Storm stirred the pot, and told it serenely, “The point was to keep anyone spying on us as confused as you’ve been. So they’d watch to see what we were up to, figuring all the Weave work was a cover for something else, rather than attacking us. So we went on strengthening the Weave unhampered. Until these last few days.”

“And El, is he strolling across the lands, pipe in mouth, wearing his usual old robes?”

“No. He’s still in disguise. Many guises.”

Rune crooked an eyebrow. “So he matters, and we don’t?”

Storm nodded. “Precisely. Until there’s a Mystra again, he matters more than any other mortal alive in the world.” She grinned. “A role he’s used to, I’m afraid.”

“Is that why he’s so insufferable, so often?”

Storm chuckled, gave Rune a twinkling smile, and murmured, “I’ve met worse. Most old wizards are far worse.” She sipped at a ladleful of stew, nodded her approval, and announced, “It’s ready.
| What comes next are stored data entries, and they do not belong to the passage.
This design comes from an exercise in tuning for small area on the open sky130 flow, not from production work.
Only simulation tests tie the RTL to the original design; equivalence was not proved.
Power is estimated from default activity; no workload was simulated.

--- design/flow/run.sh ---
#!/bin/bash
# synth_recipe.tcl (not shown) runs the flow's synth.tcl, then flattens the netlist and writes it again
# the make line also repeats each setting of config.mk as NAME=value (left out here)
make -C /OpenROAD-flow-scripts/flow DESIGN_CONFIG=/design/flow/config.mk WORK_HOME=/design/flow/orfs CLKGATE_MAP_FILE= SYNTH_SCRIPT=/design/flow/synth_recipe.tcl finish
--- design/flow/config.mk ---
export PLATFORM = sky130hd
export DESIGN_NAME = lfsr_datapath
export DESIGN_NICKNAME = lfsr_datapath
export VERILOG_FILES = /design/flow/design.v
export SDC_FILE = /design/flow/constraint.sdc
export NUM_CORES = 4
export LEC_CHECK = 0
export CAP_MARGIN = 20
export CORE_MARGIN = 2
export CORE_UTILIZATION = 35
export CTS_BUF_LIST = sky130_fd_sc_hd__clkbuf_8 sky130_fd_sc_hd__clkbuf_16
export CTS_CLUSTER_DIAMETER = 60
export CTS_CLUSTER_SIZE = 30
export SETUP_SLACK_MARGIN = 0.15
export SLEW_MARGIN = 20
export SYNTH_HIERARCHICAL = 1
export SYNTH_MINIMUM_KEEP_SIZE = 0
--- design/flow/constraint.sdc ---
create_clock -name core_clock -period 4.5 [get_ports {clk}]
set_input_delay 0.9000 -clock core_clock [delete_from_list [all_inputs] [get_ports {clk}]]
set_output_delay 0.9000 -clock core_clock [all_outputs]
set_load 0.01 [all_outputs]
--- design/flow/design.v ---
module ldp_aoi222 (
    input  logic a1, a2, b1, b2, c1, c2,
    output logic y
);
    assign y = ~(a1 & a2 | b1 & b2 | c1 & c2);
endmodule
module ldp_nand2 (
    input  logic a, b,
    output logic y
);
    assign y = ~(a & b);
endmodule
module ldp_and3 (
    input  logic a, b, c,
    output logic y
);
    assign y = a & b & c;
endmodule
module ldp_nand4 (
    input  logic a, b, c, d,
    output logic y
);
    assign y = ~(a & b & c & d);
endmodule
module ldp_rd16 (
    input  logic [15:0] s,
    input  logic [15:0] d,
    output logic        y
);
    logic [5:0] t;
    ldp_aoi222 u0 (.a1(s[0]),  .a2(d[0]),  .b1(s[1]),  .b2(d[1]),  .c1(s[2]),  .c2(d[2]),  .y(t[0]));
    ldp_aoi222 u1 (.a1(s[3]),  .a2(d[3]),  .b1(s[4]),  .b2(d[4]),  .c1(s[5]),  .c2(d[5]),  .y(t[1]));
    ldp_aoi222 u2 (.a1(s[6]),  .a2(d[6]),  .b1(s[7]),  .b2(d[7]),  .c1(s[8]),  .c2(d[8]),  .y(t[2]));
    ldp_aoi222 u3 (.a1(s[9]),  .a2(d[9]),  .b1(s[10]), .b2(d[10]), .c1(s[11]), .c2(d[11]), .y(t[3]));
    ldp_aoi222 u4 (.a1(s[12]), .a2(d[12]), .b1(s[13]), .b2(d[13]), .c1(s[14]), .c2(d[14]), .y(t[4]));
    ldp_nand2  u5 (.a(s[15]), .b(d[15]), .y(t[5]));
    logic       t012;
    ldp_and3   u6 (.a(t[0]), .b(t[1]), .c(t[2]), .y(t012));
    ldp_nand4  u7 (.a(t012), .b(t[3]), .c(t[4]), .d(t[5]), .y(y));
endmodule
module ldp_comb17 (
    input  logic [4:0] t,
    input  logic       a1, a2, b1, b2,
    output logic       y
);
    assign y = ~(&t) | a1 & a2 | b1 & b2;
endmodule
module ldp_rd17 (
    input  logic [15:0] s,
    input  logic [15:0] d,
    input  logic        sc,
    input  logic        dc,
    output logic        y
);
    logic [4:0] t;
    ldp_aoi222 u0 (.a1(s[0]),  .a2(d[0]),  .b1(s[1]),  .b2(d[1]),  .c1(s[2]),  .c2(d[2]),  .y(t[0]));
    ldp_aoi222 u1 (.a1(s[3]),  .a2(d[3]),  .b1(s[4]),  .b2(d[4]),  .c1(s[5]),  .c2(d[5]),  .y(t[1]));
    ldp_aoi222 u2 (.a1(s[6]),  .a2(d[6]),  .b1(s[7]),  .b2(d[7]),  .c1(s[8]),  .c2(d[8]),  .y(t[2]));
    ldp_aoi222 u3 (.a1(s[9]),  .a2(d[9]),  .b1(s[10]), .b2(d[10]), .c1(s[11]), .c2(d[11]), .y(t[3]));
    ldp_aoi222 u4 (.a1(s[12]), .a2(d[12]), .b1(s[13]), .b2(d[13]), .c1(s[14]), .c2(d[14]), .y(t[4]));
    ldp_comb17 u5 (.t(t[4:0]), .a1(s[15]), .a2(d[15]), .b1(sc), .b2(dc), .y(y));
endmodule
module ldp_dec16e (
    input  logic [3:0]  a,
    input  logic        en,
    output logic [15:0] y
);
    assign y = en ? 16'd1 << a : 16'd0;
endmodule
module ldp_rdopb #(
    parameter int WIDTH = 32,
    parameter int NREGS = 16
) (
    input  logic [3:0]             addr,
    input  logic                   wdsrc,
    input  logic [WIDTH*NREGS-1:0] regs,
    input  logic [WIDTH-1:0]       k,
    output logic [WIDTH-1:0]       y
);
    logic [15:0] sel;
    logic        selk;
    ldp_dec16e u_dec (.a(addr), .en(wdsrc), .y(sel));
    ldp_inv    u_inv (.a(wdsrc), .y(selk));
    for (genvar i = 0; i < WIDTH; i++) begin : g_bit
        logic [15:0] col;
        for (genvar j = 0; j < NREGS; j++) begin : g_reg
            assign col[j] = regs[j*WIDTH+i];
        end
        ldp_rd17 u_rd (.s(sel), .d(col), .sc(selk), .dc(k[i]), .y(y[i]));
    end
endmodule
module ldp_dec16 (
    input  logic [3:0]  a,
    output logic [15:0] y
);
    assign y = 16'd1 << a;
endmodule
module ldp_rdsel #(
    parameter int WIDTH = 32,
    parameter int NREGS = 16
) (
    input  logic [NREGS-1:0]       sel,
    input  logic [WIDTH*NREGS-1:0] regs,
    output logic [WIDTH-1:0]       y
);
    for (genvar i = 0; i < WIDTH; i++) begin : g_bit
        logic [15:0] col;
        for (genvar j = 0; j < NREGS; j++) begin : g_reg
            assign col[j] = regs[j*WIDTH+i];
        end
        ldp_rd16 u_rd (.s(sel), .d(col), .y(y[i]));
    end
endmodule
module ldp_rdport #(
    parameter int WIDTH = 32,
    parameter int NREGS = 16
) (
    input  logic [3:0]             addr,
    input  logic [WIDTH*NREGS-1:0] regs,
    output logic [WIDTH-1:0]       y
);
    logic [15:0] sel;
    ldp_dec16 u_dec (.a(addr), .y(sel));
    for (genvar i = 0; i < WIDTH; i++) begin : g_bit
        logic [15:0] col;
        for (genvar j = 0; j < NREGS; j++) begin : g_reg
            assign col[j] = regs[j*WIDTH+i];
        end
        ldp_rd16 u_rd (.s(sel), .d(col), .y(y[i]));
    end
endmodule
module ldp_inv (
    input  logic a,
    output logic y
);
    assign y = ~a;
endmodule
module ldp_and2 (
    input  logic a, b,
    output logic y
);
    assign y = a & b;
endmodule
module ldp_nor2 (
    input  logic a, b,
    output logic y
);
    assign y = ~(a | b);
endmodule
module ldp_xor2 (
    input  logic a, b,
    output logic y
);
    assign y = a ^ b;
endmodule
module ldp_xnor2 (
    input  logic a, b,
    output logic y
);
    assign y = ~(a ^ b);
endmodule
module ldp_aoi21 (
    input  logic a1, a2, b1,
    output logic y
);
    assign y = ~(a1 & a2 | b1);
endmodule
module ldp_oai21 (
    input  logic a1, a2, b1,
    output logic y
);
    assign y = ~((a1 | a2) & b1);
endmodule
module ldp_mux2i (
    input  logic s, a, b,
    output logic y
);
    assign y = ~(s ? b : a);
endmodule
From an optimization exercise on the open Yosys and OpenROAD flow, aimed at small area, a short achievable clock period and few clock cycles per item; shortcuts taken in it are not production practice. Only simulation tests tie the RTL to the original design; equivalence was not proved. Power and IR drop assume default switching activity.

## flow/design.v (module list and top-level ports; edited modules follow where they fit)
// module csa_fa: 10 lines
// module conv_pe_top: 2112 lines
module conv_pe_top (
    input  logic        clk,
    input  logic        rst,
    input  logic        wght_valid_i,
    input  logic [63:0] wght_i,
    output logic        wght_ready_o,
    input  logic        act_valid_i,
    input  logic [63:0] act_i,
    output logic        act_ready_o,
    output logic [23:0] result_o,
    output logic        result_valid_o
);
  // ...
==> flow/flow/run.sh <==
#!/bin/bash
# The standard layout, with two resizer settings changed: cells may be
# swapped for ones of another footprint during repair, and the port buffers
# are plain buffers instead of the smallest-area (delay) buffer.
set -euo pipefail
bash standard.sh MATCH_CELL_FOOTPRINT=0 "BUFFER_PORTS_ARGS=-buffer_cell sky130_fd_sc_hd__buf_2" finish > make.log 2>&1
==> flow/standard.sh <==
#!/bin/bash
# synth_recipe.tcl (not shown) runs the flow's synth.tcl, then flattens the netlist and writes it again
# the make line also repeats each setting of config.mk as NAME=value (left out here)
make -C /OpenROAD-flow-scripts/flow DESIGN_CONFIG=/design/flow/config.mk WORK_HOME=/design/flow/orfs CLKGATE_MAP_FILE= SYNTH_SCRIPT=/design/flow/synth_recipe.tcl "${@:-finish}"
==> flow/config.mk <==
export PLATFORM = sky130hd
export DESIGN_NAME = conv_pe_top
export DESIGN_NICKNAME = conv_pe_top
export VERILOG_FILES = /design/flow/design.v
export SDC_FILE = /design/flow/constraint.sdc
export NUM_CORES = 4
export LEC_CHECK = 0
export CAP_MARGIN = 20
export CORE_MARGIN = 2
export CORE_UTILIZATION = 65
export CTS_CLUSTER_DIAMETER = 140
export CTS_CLUSTER_SIZE = 25
export SETUP_SLACK_MARGIN = 2.95
export SLEW_MARGIN = 20
export SYNTH_HIERARCHICAL = 1
export SYNTH_MINIMUM_KEEP_SIZE = 0
==> flow/constraint.sdc <==
create_clock -name core_clock -period 5.0 [get_ports {clk}]
set_input_delay 1.0000 -clock core_clock [delete_from_list [all_inputs] [get_ports {clk}]]
set_output_delay 1.0000 -clock core_clock [all_outputs]
set_load 0.01 [all_outputs]
==> flow_metrics.py, run 1 <==
metrics = {
    "worst_setup_path": {
        "crit_family": "flip-flops",
        "cp-end-kind": "output pin",
        "critPathLaunchType": "register",
        "cp.required_ns": 4.00,
        "criticalPathCategory": "register to output pin",
        "r2r-end": "r2[35]$_DFF_P_",
        "worstReg2RegStart": "r1[109]$_DFF_P_",
    },
    "final_layout": {
        "largest_class": "sequential cells",
        "fillers": 3981,
        "n_all_buffers": 157,
        "final_area_um2": 41600,
        "nMultiInputCombCells": 1368,
        "final_common_cell": "dfxtp_1",
        "seq_share_pct": 55.2,
    },
    "hold_path": {
        "worstHoldStart": "wring[7][18]$_DFF_P_",
        "min_path_type": "register to register",
        "hold_end": "wring[6][18]$_DFF_P_",
    },
    "synthesis": {
        "synth_cell_types": 50,
        "synth_top_family_by_area": "adder cells",
        "synth_edf_count": 0,
    },
    "power_and_ir_drop": {
        "power_mw": 25.2,
        "power-top-group": "registers",
        "sequentialPower_mw": 13.1,
    },
    "global_routing": {
        "grtUsageMet3_pct": 4.61,
        "grt_antenna_before_repair": 5,
        "grt_overflow": 0,
        "busiest_layer": "met2",
    },
    "floorplan": {
        "initial_utilization_pct": 65.8,
        "fp.dieH_um": 249,
    },
    "timing": {
        "totalNegativeSetupSlack_ns": 0,
        "grt_setup_unrepaired": "true",
        "maxSlewViolCount": 0,
        "setup_viol": 0,
    },
    "status": {
        "status": "no timing/DRC/antenna violations",
    },
    "placed_design": {
        "gp_congestion": 0.936,
        "dp_hpwl_um": 62600,
        "placed_cells": 3524,
    },
    "route": {
        "dr.max_layer_used": "met4",
    },
    "cts": {
        "clock_latency_ns": 0.65,
    },
}
Testbench counts, summed over its fixed seeds: cycles 8,892, windows 900.
==> run 2, diff against run 1 <==
--- a/flow/config.mk
+++ b/flow/config.mk
@@ -7,2 +7,3 @@
 export LEC_CHECK = 0
+export ABC_AREA = 1
 export CAP_MARGIN = 20
@@ -12,3 +13,3 @@
 export CTS_CLUSTER_SIZE = 25
-export SETUP_SLACK_MARGIN = 2.95
+export SETUP_SLACK_MARGIN = 3.05
 export SLEW_MARGIN = 20
==> run 2 against run 1 <==
  * Still clean on timing, DRC and antenna
  * Clock power up 1%
  * Register-to-register slack improved by 0.02 ns
  * Non-clock buffer count is 5 higher
  * Area after synthesis rose by 0.85%
  * Die area increased by 0.83%
  * Power increased by 0.13%
  * Fmax increased by 0.57%
  * Global-route usage increased by 0.72 points
  * Hold slack is essentially flat
  * Largest cell class unchanged
==> flow_metrics.py, run 2 <==
metrics = {
    "power_and_ir_drop": {
        "internal_power_mw": 17.0,
        "swShare_pct": 32.6,
        "pwr-share-comb_pct": 29.9,
        "p_switching_mw": 8.22,
        "p_leak_nw": 17.8,
        "power_density_nw_per_um2": 599,
        "pwr-share-clk_pct": 18.1,
        "power_frac_seq_pct": 52.1,
        "vdd_drop_max_v": 0.000431,
    },
    "synthesis": {
        "ys_top_cells_by_area": "dfxtp_1, fa_1, nand2_1",
        "ys_warn_count": 8,
        "synth_cell_types": 30,
        "synth_top_flop_cell": "dfxtp_1",
        "yosysMostFrequentCell": "dfxtp_1",
        "synth-seq-area-share_pct": 58.4,
        "synth_edf_count": 0,
        "synthCells": 2963,
        "netlist.area_leader.share_pct": 58.4,
        "synthArstFlopShare_pct": 0,
        "yosys.area.top_type": "dfxtp_1",
        "synth_seq_cells": 1143,
        "synth_area_per_cell_um2": 13.2,
        "yosys-top-cells-count": "dfxtp_1, nand2_1, fa_1, inv_1, clkbuf_1",
        "synth_area_um2": 39200,
    },
    "final_layout": {
        "mostFrequentLayoutCells": "dfxtp_1, nand2_1, fa_1",
        "reg.largest.list": "wring (576), r1 (236), r2 (84)",
        "top_register": "wring",
        "final_common_cell": "dfxtp_1",
        "area_growth_pct": 7.39,
        "largest_reg_flops": 576,
        "final_layout_size_suffix_gt1_share_pct": 15.7,
        "fin_nets": 3716,
        "final_area_um2": 42100,
    },
    "worst_setup_path": {
        "criticalPathCategory": "register to output pin",
        "arrival_ns": 1.11,
        "critPathLaunchType": "register",
        "path_cells": "buf_2",
        "crit_family": "flip-flops",
        "crit_fanout": 3,
        "cp_num_buf_inv": 1,
        "cp-end-kind": "output pin",
        "cp_slowest_cell": "dfxtp_2",
        "cp.required_ns": 4.00,
        "slowest_delay_ns": 0.34,
    },
    "placed_design": {
        "gp_congestion": 0.915,
        "dp_hpwl_um": 64500,
        "place_area_um2": 40400,
        "io_buffers": 156,
    },
    "floorplan": {
        "io_pins": 159,
        "dieArea_um2": 62300,
        "rows": 90,
        "initial_utilization_pct": 65.3,
        "fp.dieH_um": 250,
        "die_w_um": 250,
        "core_um2": 60000,
    },
    "timing": {
        "maxSlewViolCount": 0,
        "min_period_ns": 2.11,
        "setup_viol": 0,
        "grt_setup_unrepaired": "true",
        "finalHoldViolations": 0,
        "fmax_mhz": 474,
        "totalNegativeSetupSlack_ns": 0,
        "fin_skew_ns": 0.0400,
        "fin_crit_sh_pct": 42.2,
    },
    "route": {
        "via_per_inst": 5.17,
        "wl_per_cell_um": 21.2,
        "wirelength_um": 81000,
        "drtIter0Drc": 1203,
        "first_pass_iters": 5,
        "drc_errors": 0,
        "ant_nets": 0,
        "num_vias": 19700,
    },
    "global_routing": {
        "grt_pass1_vias": 21800,
        "grt_max_degree": 39,
        "grt_antenna_before_repair": 6,
        "grt_overflow": 0,
        "grt_pass1_wl_um": 125000,
        "track_usage_pct": 27.1,
    },
    "cts": {
        "root_buffer": "clkbuf_16",
        "cts_tree": "done",
        "cts_sinks": 1143,
        "htreeDepth": 2,
        "clock_latency_ns": 0.66,
        "clockBufferDepth": 3,
        "clk_pin_slew_ns": 0.09,
        "cts-buffers-inserted": 51,
    },
    "run": {
        "maxCapViolations": 0,
    },
    "hold_path": {
        "min_path_type": "register to register",
    },
    "status": {
        "status": "no timing/DRC/antenna violations",
    },
}
[run 2: cell families after synthesis]
group / after synthesis / share of synthesized area (%)
simple gates: 782 / 7.84
compound gates: 21 / 0.294
xor+xnor: 15 / 0.335
buf+inv: 387 / 3.86
flops: 1143 / 58.4
other cells: 2 / 0.0192
fa+ha+maj: 549 / 27.4
mux: 64 / 1.84
[run 2: routing by layer]
layer / global-route usage (%) / up-vias / wire (µm)
li1: - / 8845 / -
met1: 35.6 / 10000 / 33400
met2: 46.4 / 684 / 39500
met3: 4.62 / 202 / 5400
met4: 8.54 / 0 / 2690
met5: 0 / - / 0
[run 2: area by class of cell]
class / count / area, µm²
clock inverters: 4 / 85.1
diodes: 1 / 2.50
fillers: 4149 / 17900
repair buffers: 162 / 848
well taps: 782 / 978
clock buffers: 51 / 1280
inverters: 241 / 910
flip-flops and latches: 1143 / 23100
multi-input cells: 1436 / 14900
[run 2: stage by stage]
stage          std cells  hold slack [ns]  setup WS (ns)  utilization [%]  power, mW
6_report            3820            0.319           2.89             70.1       25.2
5_1_grt             3820            0.325           2.85             70.1       27.1
4_1_cts             3816            0.324           2.86             69.8       25.4
3_5_place_dp        3760            0.312           2.30             67.3       20.8
3_3_place_gp        3760            0.310           2.32             67.3       20.3
2_1_floorplan       2966            0.310           3.00                -       17.6
[run 2: power groups by stage]
| stage | clock, mW | combinational [mW] | sequential, mW |
|---|---|---|---|
| 2_1_floorplan | 0 | 5.07 | 12.6 |
| 3_3_place_gp | 0 | 7.11 | 13.2 |
| 3_5_place_dp | 0 | 7.48 | 13.3 |
| 4_1_cts | 4.66 | 7.57 | 13.1 |
| 5_1_grt | 4.97 | 8.74 | 13.3 |
| 6_report | 4.55 | 7.53 | 13.1 |
[run 2: path summary, 6_finish.rpt]
path	startpoint	end	slack, ns	depth (start not counted)
worst max register to register	r1[161]$_DFF_P_	r2[52]$_DFF_P_	2.96	3
worst min register to register	wring[2][58]$_DFF_P_	wring[1][58]$_DFF_P_	0.32	0
worst max-delay path	rdy_o_q$_SDFFE_PP1N_	wght_ready_o	2.89	1
worst min-delay path	wring[2][58]$_DFF_P_	wring[1][58]$_DFF_P_	0.32	0
[run 2: modules after synthesis (local to each module, per instance)]
module | area (µm²) | flops+latches | times used
conv_pe_top | 28900 | 1143 | 1
csa_fa | 20.0 | 0 | 514
[run 2: repair_timing]
item | CTS | global route
buffers inserted | 1 | 3
endpoints found under the hold margin | 0 | 0
pin swaps | 10 | 18
setup endpoints to repair | 201 | 119
gates resized for setup | 121 | 70
hold buffers | 0 | 0
==> run 3, diff against run 2 <==
--- a/flow/config.mk
+++ b/flow/config.mk
@@ -7,3 +7,2 @@
 export LEC_CHECK = 0
-export ABC_AREA = 1
 export CAP_MARGIN = 20
==> run 3 against run 2 <==
  * Still clean
  * Clock power is 0.9% lower
  * Via count is 4.0% lower
  * Synthesized cell count is 7.8% lower
  * Wire length is 1.7% lower
  * Sequential share of layout area is 0.33 points higher
  * Fmax is 0.68% higher
  * Register-to-register slack better by 0.03 ns
==> flow_metrics.py, run 3 <==
metrics = {
    "status": {
        "status": "no timing/DRC/antenna violations",
    },
    "final_layout": {
        "final_common_cell": "dfxtp_1",
        "antenna_cells": 0,
        "final_layout_size_suffix_gt1_share_pct": 18.0,
        "top_register": "wring",
        "fillers": 3965,
        "largest_reg_flops": 576,
        "area_growth_pct": 7.49,
        "fin_nets": 3487,
        "mostFrequentLayoutCells": "dfxtp_1, fa_1, nand2_1",
        "final_area_um2": 41800,
        "reg.largest.list": "wring (576), r1 (236), r2 (84)",
    },
    "worst_setup_path": {
        "cp.required_ns": 4.00,
        "crit_family": "flip-flops",
        "cp-end-kind": "output pin",
        "cp_slowest_cell": "dfxtp_2",
        "cp_num_buf_inv": 1,
        "crit_fanout": 3,
        "criticalPathCategory": "register to output pin",
        "arrival_ns": 1.10,
        "critPathLaunchType": "register",
        "slowest_delay_ns": 0.34,
        "path_cells": "buf_2",
    },
    "floorplan": {
        "core_um2": 59000,
        "io_pins": 159,
        "die_w_um": 249,
        "fp.dieH_um": 249,
        "rows": 89,
        "initial_utilization_pct": 65.8,
        "dieArea_um2": 61800,
    },
    "route": {
        "drc_errors": 0,
        "wirelength_um": 79600,
        "num_vias": 19000,
        "wl_per_cell_um": 22.2,
        "via_per_inst": 5.29,
        "ant_nets": 0,
        "drtIter0Drc": 1312,
        "first_pass_iters": 9,
    },
    "synthesis": {
        "ys_top_cells_by_area": "dfxtp_1, fa_1, nand2_1",
        "synth-seq-area-share_pct": 58.9,
        "synth_area_um2": 38900,
        "yosysMostFrequentCell": "dfxtp_1",
        "synthArstFlopShare_pct": 0,
        "synth_area_per_cell_um2": 14.2,
        "synth_edf_count": 0,
        "synth_cell_types": 50,
        "netlist.area_leader.share_pct": 58.9,
        "synthCells": 2731,
        "synth_seq_cells": 1143,
        "yosys-top-cells-count": "dfxtp_1, fa_1, nand2_1, clkbuf_1, inv_1",
        "yosys.area.top_type": "dfxtp_1",
        "synth_top_flop_cell": "dfxtp_1",
        "ys_warn_count": 8,
    },
    "cts": {
        "cts_sinks": 1143,
        "root_buffer": "clkbuf_16",
        "clk_pin_slew_ns": 0.11,
        "clockBufferDepth": 3,
        "ctsHoldBuffers": 0,
        "cts_tree": "done",
        "htreeDepth": 2,
        "cts-buffers-inserted": 51,
        "clock_latency_ns": 0.64,
    },
    "global_routing": {
        "grt_pass1_vias": 20700,
        "grt_pass1_wl_um": 122000,
        "grt_max_degree": 65,
        "grt_antenna_before_repair": 2,
        "grt_overflow": 0,
        "track_usage_pct": 26.6,
    },
    "timing": {
        "fin_crit_sh_pct": 42.0,
        "finalHoldViolations": 0,
        "min_period_ns": 2.10,
        "maxSlewViolCount": 0,
        "fin_skew_ns": 0.0285,
        "fmax_mhz": 477,
        "totalNegativeSetupSlack_ns": 0,
        "relSlewSlack_pct": 30.4,
        "worstMarginPinSlew_ns": 1.04,
        "setup_viol": 0,
        "grt_setup_unrepaired": "true",
    },
    "power_and_ir_drop": {
        "power_density_nw_per_um2": 607,
        "vdd_drop_max_v": 0.000438,
        "p_leak_nw": 16.7,
    },
    "hold_path": {
        "min_path_type": "register to register",
    },
    "placed_design": {
        "place_area_um2": 40100,
        "dp_hpwl_um": 63200,
        "io_buffers": 156,
        "gp_congestion": 0.914,
    },
    "run": {
        "maxCapViolations": 0,
    },
}
[run 3: power breakdown]
| group | internal (mW) | switching, mW | leakage (nW) |
|---|---|---|---|
| Combinational | 3.72 | 4.00 | 6.42 |
| Clock | 1.84 | 2.66 | 0.647 |
| Sequential | 11.6 | 1.49 | 9.61 |
| Total | 17.2 | 8.15 | 16.7 |
[run 3: routing by layer]
metal	vias up	wire (µm)	GRT usage (%)
li1	8335	-	-
met1	9710	33500	36.6
met2	708	37800	43.5
met3	195	5490	4.85
met4	2	2860	8.31
met5	-	13	0
[run 3: stage by stage]
step	util [%]	instances	worst slack (ns)	power [mW]	hold slack [ns]
after floorplan	-	2734	3.07	17.6	0.310
after global placement	67.9	3524	2.53	20.4	0.309
after detailed placement	67.9	3524	2.51	20.9	0.312
after CTS	70.5	3579	2.87	25.4	0.326
after global routing	70.8	3580	2.87	27.2	0.332
final	70.8	3580	2.90	25.4	0.318
[run 3: Yosys stat by module, one instance, submodules excluded]
module       times used  area (µm²)  flip-flops and latches  cells inside
csa_fa              514        20.0                       0             1
conv_pe_top           1       28600                    1143          2217
[run 3: worst paths after layout]
kind | from | endpoint | slack [ns] | cells past startpoint
worst min register to register | wring[5][17]$_DFF_P_ | wring[4][17]$_DFF_P_ | 0.32 | 0
worst max-delay path | rdy_o_q$_SDFFE_PP1N_ | act_ready_o | 2.90 | 1
worst max register to register | r1[23]$_DFF_P_ | r2[5]$_DFF_P_ | 2.99 | 3
worst min-delay path | wring[5][17]$_DFF_P_ | wring[4][17]$_DFF_P_ | 0.32 | 0
[run 3: cell families (layout without fill, tap and decap cells)]
group,after synthesis,after routing,synth area share [%]
other,2,5,0.0193
and+or+nand+nor,678,678,7.87
buffers and inverters,223,296,2.22
DFF,1143,1143,58.9
adders and majority gates,549,549,27.6
AOI/OAI and AO/OA,41,41,0.773
xor gates and xnor gates,30,30,0.696
muxes,65,65,1.88
[run 3: layout make-up]
| type | count | area [µm²] | area share (%) |
|---|---|---|---|
| Sequential cell | 1143 | 23000 | 55.2 |
| Multi-Input combinational cell | 1368 | 15300 | 36.6 |
| Tap cell | 773 | 967 | 2.32 |
| Clock buffer | 51 | 1280 | 3.06 |
| Clock inverter | 3 | 37.5 | 0.0899 |
| Timing Repair Buffer | 159 | 835 | 2.00 |
| Inverter | 83 | 312 | 0.746 |
[run 3: repair_timing]
action                     in CTS  in global routing
pin swaps                      17                 11
setup buffers                   1                  1
gates resized for setup       104                 80
gates cloned                    0                  0
setup endpoints to repair     176                119
hold endpoints to repair        0                  0
==> run 4, diff against run 3 <==
--- a/flow/config.mk
+++ b/flow/config.mk
@@ -9,3 +9,3 @@
 export CORE_MARGIN = 2
-export CORE_UTILIZATION = 65
+export CORE_UTILIZATION = 70
 export CTS_CLUSTER_DIAMETER = 140
==> run 4 against run 3 <==
  * Sequential share of layout area shrank 0.11 points
  * Via count grew 0.61%
  * Combinational power grew 0.8%
  * Cell count shrank 0.64%
  * Critical endpoint unchanged
  * Non-clock buffer count grew 2
  * Critical path type unchanged
  * Utilization grew 5.4 points
  * Register-to-register slack lost 0.04 ns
Your cup?”

Rune held out her battered belt mug. “So we’ll be walking all the way to Myth Drannor as the Bard of Shadowdale and her sidekick, the lowly mask dancer from Suzail? It’s early in Marpenoth, yes, but snow could come any day.”

“Unlikely this year, but yes, it could. And yes, we’ll be walking, unless you’d prefer a disguise. Yet we are the decoys, and I must warn you that my magic isn’t much. My disguises run more to costumes and smudged faces and mimicry than magic.”

“No, I’ve no particular trouble being myself,” Rune informed her dryly. “Seeing as myself has a good chance of persuading a certain Lord Delcastle to accompany me. If you can spare the time for us to detour and visit him.”

Storm gave Rune a wide grin along with her full and steaming mug. “We can indeed, and he’ll be right welcome. His sword will come in useful, his arms will make you happier, and I wouldn’t mind a bath and a good bed in Suzail for a night, before we all troop off to die.”

Rune stopped with the too-hot mug close enough to her lips to sip from, and asked quietly, “You mean that, don’t you?”

Storm sighed. “I hope not. But yes, I fear I do.”

In a dark and deserted wardrobe chamber in Candlekeep, full of winter cloaks, high boots upturned on angled racks, scarves hanging on pegs, and shelves upon shelves of caps and gloves, a deeper darkness drifted oh, so slowly, coalescing into a pool of shadow. A pool that rose to stand like a man, shook itself, peered cautiously around the room to make sure it was empty of monks, and then coughed.